*Your assignment:*
Each line of the entries that contains the word "memory" adds one. Reply with the resulting number only.

[Opening Supplied material section]

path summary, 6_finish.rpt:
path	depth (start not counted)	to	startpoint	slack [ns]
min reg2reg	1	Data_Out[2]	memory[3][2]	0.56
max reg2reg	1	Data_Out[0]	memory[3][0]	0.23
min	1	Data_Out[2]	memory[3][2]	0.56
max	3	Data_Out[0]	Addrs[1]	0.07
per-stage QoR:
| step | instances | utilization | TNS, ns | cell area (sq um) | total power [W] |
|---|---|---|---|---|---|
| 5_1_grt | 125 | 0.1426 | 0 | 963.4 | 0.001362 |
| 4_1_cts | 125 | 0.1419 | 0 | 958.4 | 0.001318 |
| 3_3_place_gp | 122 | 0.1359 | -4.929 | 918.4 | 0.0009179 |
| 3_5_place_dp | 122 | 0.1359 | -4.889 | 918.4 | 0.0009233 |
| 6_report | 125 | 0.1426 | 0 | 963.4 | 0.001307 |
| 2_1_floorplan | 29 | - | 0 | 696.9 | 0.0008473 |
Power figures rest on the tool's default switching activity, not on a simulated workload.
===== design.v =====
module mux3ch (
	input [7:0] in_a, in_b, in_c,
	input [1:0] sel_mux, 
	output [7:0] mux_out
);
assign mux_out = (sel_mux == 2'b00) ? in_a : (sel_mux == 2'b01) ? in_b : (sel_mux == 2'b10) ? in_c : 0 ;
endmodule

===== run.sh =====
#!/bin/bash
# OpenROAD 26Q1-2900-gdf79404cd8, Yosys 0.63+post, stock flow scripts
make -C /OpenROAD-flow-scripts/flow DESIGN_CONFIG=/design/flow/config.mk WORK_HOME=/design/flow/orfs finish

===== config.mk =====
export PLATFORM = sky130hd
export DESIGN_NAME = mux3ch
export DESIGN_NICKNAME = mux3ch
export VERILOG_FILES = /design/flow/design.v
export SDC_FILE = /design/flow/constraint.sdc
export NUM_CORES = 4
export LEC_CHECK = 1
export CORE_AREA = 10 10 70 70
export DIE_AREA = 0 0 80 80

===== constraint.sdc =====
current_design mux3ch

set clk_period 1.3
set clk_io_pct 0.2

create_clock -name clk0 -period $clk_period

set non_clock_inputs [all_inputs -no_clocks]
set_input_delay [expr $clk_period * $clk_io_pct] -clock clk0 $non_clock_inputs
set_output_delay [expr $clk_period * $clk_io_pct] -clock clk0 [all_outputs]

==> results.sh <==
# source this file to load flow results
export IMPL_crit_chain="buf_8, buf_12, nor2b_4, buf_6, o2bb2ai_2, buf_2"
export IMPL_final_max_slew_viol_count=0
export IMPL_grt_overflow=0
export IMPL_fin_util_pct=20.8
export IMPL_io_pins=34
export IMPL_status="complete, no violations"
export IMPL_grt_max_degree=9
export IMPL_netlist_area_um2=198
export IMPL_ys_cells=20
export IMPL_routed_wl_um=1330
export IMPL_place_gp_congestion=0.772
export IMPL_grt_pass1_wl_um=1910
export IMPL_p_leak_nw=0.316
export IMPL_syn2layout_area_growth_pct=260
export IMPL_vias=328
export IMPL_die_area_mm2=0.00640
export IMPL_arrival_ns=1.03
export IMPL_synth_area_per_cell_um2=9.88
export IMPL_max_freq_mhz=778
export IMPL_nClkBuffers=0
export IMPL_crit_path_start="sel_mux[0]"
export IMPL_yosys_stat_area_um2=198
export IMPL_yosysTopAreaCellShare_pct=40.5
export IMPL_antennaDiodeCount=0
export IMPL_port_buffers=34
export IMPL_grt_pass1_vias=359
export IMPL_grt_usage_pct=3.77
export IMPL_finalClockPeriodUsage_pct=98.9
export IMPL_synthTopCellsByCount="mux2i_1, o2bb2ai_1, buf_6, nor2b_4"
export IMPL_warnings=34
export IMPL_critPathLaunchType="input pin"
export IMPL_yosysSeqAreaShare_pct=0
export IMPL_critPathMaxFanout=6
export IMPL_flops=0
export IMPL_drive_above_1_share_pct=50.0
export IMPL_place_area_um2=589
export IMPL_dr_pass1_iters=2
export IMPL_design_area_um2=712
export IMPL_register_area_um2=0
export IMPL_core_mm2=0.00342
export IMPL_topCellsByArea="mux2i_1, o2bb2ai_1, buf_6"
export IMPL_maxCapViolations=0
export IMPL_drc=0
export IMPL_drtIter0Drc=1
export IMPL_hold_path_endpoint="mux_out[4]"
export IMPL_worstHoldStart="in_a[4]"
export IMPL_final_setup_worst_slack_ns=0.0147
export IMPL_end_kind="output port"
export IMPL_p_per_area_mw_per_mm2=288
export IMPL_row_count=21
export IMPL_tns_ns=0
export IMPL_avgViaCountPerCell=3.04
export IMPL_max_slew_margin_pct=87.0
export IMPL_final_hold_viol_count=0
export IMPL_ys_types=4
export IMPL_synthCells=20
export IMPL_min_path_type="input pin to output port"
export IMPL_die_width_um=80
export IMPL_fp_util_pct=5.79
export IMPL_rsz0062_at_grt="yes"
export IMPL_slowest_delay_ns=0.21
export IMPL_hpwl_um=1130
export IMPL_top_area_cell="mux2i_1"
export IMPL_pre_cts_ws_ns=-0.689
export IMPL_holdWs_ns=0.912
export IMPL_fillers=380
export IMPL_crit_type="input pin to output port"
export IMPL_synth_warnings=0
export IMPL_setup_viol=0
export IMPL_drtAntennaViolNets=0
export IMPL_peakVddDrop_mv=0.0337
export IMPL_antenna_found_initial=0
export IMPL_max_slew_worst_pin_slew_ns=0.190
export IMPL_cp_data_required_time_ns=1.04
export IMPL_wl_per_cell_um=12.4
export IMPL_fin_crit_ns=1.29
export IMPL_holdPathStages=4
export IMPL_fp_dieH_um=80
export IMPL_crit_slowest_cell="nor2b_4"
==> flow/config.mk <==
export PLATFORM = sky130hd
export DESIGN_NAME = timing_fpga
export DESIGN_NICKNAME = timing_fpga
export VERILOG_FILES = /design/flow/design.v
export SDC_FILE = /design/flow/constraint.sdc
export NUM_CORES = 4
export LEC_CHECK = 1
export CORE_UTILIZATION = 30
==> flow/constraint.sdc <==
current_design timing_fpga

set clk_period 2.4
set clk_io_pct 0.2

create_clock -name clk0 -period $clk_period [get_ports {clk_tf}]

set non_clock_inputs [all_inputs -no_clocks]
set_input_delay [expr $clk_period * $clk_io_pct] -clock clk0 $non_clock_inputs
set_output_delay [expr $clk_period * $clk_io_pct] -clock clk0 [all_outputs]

[Closing Supplied material section]

*Task output:*
3